The above photo is looking across the mouth of Belfast Lough, towards County Down. The rough remains of the fort wall are in the foreground.

And in the next photo, the Irish sea can be seen continuously from the mouth of Belfast Lough to the right, to the open sea towards Scotland to the left.









































Further left still, and the Irish sea view is only slightly interrupted by the tip of Muldersleigh Hill in the center of the above photo. Muldersleigh Hill, beside Whitehead and the Gobbins Road in Islandmagee, being the final destination of the old cattle trail before the cattle were shipped to Scotland.


Once again I am grateful to a Canadian descendant of a Bellahill exile for filling me in on much of his family history around Porg Hill. This time it is Barry Poag who I have mentioned before. His great grandparents were William and Mary Poag in the center of this family photograph taken in Bellahill about 1900.

 
Four of William Poag's sons also in this photograph emigrated to Canada soon afterwards: Samuel Jackson Poag in 1912, Robert Poag (Barry's grandfather) in 1914, David Poag in 1920, and John Poag in 1921. This amazing exodus of four brothers appears to have been in the wake of their cousin, James McMurtry Poag, who had emigrated to Canada in 1906. 
 
Considering that both Canadian contacts mentioned in this post - Barry Poag and Bob Todd - are descended from the Poag and Hay family farms on this part of the Cassie trail, I am very grateful that they have shared so much of their own family history researches of Bellahill with me from the other side of the Atlantic. But the hub of this genetic wheel of local knowledge is, of course, my traveling guide and old school chum Ray Cowan, whose great, great grandfather John Cowan's farm (not to mention those belonging to the Caldwells and other closely related families in Bellahill), was also part and parcel of the historical context of the Cassie. Yes, the landscape itself speaks, but not so much as the memories of the families that lived in it. 

Just below Porg Hill, at the bottom end of the old Poag 20-acre farm, are the ruins of its farmhouse - marked as 21a on the 1860 farm holding map. Again I am grateful to Barry Poag for sending me this photo of the ruins taken when he visited the site in 2008. 

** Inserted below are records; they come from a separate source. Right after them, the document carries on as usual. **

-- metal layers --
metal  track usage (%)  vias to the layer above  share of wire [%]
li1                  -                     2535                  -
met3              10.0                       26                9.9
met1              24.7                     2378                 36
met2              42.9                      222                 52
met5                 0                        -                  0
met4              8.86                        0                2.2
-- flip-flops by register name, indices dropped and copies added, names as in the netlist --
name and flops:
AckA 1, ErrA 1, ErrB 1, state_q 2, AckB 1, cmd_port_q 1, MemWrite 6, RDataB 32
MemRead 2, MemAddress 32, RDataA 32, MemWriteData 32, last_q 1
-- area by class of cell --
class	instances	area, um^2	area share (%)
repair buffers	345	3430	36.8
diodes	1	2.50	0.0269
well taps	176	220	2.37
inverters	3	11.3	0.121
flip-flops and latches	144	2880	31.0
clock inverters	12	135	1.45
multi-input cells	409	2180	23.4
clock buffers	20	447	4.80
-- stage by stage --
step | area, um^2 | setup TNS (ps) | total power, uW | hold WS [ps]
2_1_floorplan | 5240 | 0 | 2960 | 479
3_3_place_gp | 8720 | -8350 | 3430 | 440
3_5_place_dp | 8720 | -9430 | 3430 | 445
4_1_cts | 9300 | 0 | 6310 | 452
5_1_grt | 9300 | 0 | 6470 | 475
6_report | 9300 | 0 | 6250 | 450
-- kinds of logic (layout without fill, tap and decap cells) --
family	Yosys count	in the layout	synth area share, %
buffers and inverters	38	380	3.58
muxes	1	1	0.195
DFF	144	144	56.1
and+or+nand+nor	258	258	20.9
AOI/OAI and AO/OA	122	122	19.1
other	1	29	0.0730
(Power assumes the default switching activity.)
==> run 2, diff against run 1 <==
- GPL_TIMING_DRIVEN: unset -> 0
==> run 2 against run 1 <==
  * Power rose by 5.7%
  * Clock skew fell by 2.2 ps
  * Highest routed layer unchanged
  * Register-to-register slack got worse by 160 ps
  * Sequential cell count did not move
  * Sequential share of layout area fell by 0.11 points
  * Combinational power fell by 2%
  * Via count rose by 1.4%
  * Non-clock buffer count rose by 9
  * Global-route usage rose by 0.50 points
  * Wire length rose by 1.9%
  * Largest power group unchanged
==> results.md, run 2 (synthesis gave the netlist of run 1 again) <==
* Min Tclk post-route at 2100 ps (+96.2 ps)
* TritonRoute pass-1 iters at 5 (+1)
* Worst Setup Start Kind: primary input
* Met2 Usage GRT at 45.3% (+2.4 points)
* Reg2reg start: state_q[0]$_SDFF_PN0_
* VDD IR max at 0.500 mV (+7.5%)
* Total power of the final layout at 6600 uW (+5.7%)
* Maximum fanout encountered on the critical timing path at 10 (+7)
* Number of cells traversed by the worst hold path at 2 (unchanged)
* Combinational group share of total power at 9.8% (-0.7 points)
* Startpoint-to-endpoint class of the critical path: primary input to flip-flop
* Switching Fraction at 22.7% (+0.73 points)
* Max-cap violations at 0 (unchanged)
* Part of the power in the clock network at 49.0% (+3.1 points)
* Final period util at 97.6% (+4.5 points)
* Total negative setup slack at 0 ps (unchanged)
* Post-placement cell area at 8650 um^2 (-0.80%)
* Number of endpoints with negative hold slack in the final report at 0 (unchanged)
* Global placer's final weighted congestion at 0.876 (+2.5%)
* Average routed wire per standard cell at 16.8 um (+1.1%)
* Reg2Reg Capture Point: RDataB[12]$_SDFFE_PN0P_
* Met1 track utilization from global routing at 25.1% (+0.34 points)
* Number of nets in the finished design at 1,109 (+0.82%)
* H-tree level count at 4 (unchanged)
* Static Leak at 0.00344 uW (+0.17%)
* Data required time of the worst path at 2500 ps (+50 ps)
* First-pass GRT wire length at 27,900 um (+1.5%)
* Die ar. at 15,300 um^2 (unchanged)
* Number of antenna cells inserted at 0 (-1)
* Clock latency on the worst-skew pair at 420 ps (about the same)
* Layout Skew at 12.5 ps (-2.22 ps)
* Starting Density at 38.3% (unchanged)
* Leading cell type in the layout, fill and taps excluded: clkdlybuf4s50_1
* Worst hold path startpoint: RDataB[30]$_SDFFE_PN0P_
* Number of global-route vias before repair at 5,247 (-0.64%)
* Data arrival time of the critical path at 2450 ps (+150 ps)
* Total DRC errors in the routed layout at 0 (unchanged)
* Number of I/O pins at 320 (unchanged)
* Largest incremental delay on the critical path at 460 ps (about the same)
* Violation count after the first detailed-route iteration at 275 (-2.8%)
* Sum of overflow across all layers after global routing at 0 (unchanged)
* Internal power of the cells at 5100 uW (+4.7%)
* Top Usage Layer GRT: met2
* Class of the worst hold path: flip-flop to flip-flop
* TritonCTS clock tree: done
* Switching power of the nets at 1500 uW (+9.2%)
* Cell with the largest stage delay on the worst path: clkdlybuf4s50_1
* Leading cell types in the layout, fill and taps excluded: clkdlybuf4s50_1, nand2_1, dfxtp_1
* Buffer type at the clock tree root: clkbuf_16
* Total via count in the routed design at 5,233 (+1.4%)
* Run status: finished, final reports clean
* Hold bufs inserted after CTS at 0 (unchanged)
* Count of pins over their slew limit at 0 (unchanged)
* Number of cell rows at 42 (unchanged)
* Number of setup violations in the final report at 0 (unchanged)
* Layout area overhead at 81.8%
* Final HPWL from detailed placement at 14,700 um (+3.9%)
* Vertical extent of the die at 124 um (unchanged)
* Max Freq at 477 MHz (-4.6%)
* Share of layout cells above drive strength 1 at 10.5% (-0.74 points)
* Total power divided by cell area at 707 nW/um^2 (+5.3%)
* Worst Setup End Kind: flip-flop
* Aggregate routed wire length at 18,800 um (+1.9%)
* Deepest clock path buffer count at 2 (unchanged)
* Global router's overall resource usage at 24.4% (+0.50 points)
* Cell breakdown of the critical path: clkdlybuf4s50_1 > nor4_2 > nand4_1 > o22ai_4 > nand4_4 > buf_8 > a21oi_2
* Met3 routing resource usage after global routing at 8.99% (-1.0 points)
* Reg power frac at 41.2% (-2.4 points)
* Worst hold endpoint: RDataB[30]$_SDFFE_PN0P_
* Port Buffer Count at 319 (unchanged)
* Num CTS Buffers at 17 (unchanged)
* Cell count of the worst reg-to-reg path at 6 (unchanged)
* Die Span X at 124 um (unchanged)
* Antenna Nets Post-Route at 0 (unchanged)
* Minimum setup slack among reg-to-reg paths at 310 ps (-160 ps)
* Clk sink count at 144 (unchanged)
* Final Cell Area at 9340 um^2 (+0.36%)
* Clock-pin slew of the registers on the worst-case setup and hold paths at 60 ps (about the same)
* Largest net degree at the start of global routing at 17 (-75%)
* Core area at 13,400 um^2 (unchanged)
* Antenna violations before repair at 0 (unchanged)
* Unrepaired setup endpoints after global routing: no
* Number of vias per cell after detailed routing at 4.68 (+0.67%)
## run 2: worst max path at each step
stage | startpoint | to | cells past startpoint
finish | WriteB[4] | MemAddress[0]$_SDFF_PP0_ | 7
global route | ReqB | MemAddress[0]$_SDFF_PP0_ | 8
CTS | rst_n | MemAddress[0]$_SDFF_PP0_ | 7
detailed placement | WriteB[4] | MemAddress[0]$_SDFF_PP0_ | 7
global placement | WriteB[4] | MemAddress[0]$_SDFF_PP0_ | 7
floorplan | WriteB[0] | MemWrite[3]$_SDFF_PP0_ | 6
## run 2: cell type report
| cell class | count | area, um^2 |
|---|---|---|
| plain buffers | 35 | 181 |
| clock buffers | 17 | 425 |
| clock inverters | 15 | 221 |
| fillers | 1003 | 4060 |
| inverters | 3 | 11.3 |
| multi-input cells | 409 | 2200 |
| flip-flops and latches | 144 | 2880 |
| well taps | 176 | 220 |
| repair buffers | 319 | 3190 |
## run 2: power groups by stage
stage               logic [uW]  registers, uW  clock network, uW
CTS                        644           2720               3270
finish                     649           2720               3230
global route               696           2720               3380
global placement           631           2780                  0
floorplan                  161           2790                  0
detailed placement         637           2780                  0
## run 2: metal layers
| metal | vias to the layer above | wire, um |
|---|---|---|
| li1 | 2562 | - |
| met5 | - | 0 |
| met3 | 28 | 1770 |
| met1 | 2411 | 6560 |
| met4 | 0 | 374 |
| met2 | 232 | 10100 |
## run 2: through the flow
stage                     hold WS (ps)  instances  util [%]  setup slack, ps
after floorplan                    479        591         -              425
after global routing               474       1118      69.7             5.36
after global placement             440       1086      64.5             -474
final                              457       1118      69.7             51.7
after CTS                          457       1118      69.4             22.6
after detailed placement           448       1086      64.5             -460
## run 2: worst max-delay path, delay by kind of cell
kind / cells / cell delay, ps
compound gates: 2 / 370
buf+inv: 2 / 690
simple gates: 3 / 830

 So, back to Porg Hill. On the ground, and from the historical records, it is a spectacularly important strategic fort site.

 
The modern map above shows how it dominated the lowland coastal approach of the old cattle trail that had - from the earliest times - lead up to the uplands and commons behind Carrickfergus. As a defensive site, it dominates the Dalway's Bawn 'cattle fort' that replaced it 400 years ago. The broader context in the east Antrim coast can be seen in the next map. See if you can trace the Cassie from the south of Lough Mourne past Porg Hill and down to Bellahill and Dalway's Bawn on this map and the one above.

Some time ago, Barry Poag asked Ray and I what the origin of the name 'Porg' was, and if it could have been a corruption of 'Poag'. 
Well, I think both of us agree that that is the case. There is no Irish Gaelic, Old Norse (Viking) or Ulster-Scots etymology for 'porg' that makes any sense. Even more convincing is the fact that the name does not appear on any old map or document before the late 19th century - by which time it had been firmly located right in the middle of the Poag family farm for at least a century! It is easy to see how a non-local map surveyor might have misheard 'Poag Hill' for 'Porg Hill'. 


But as for fairies on Porg Hill? So far, not a whisper!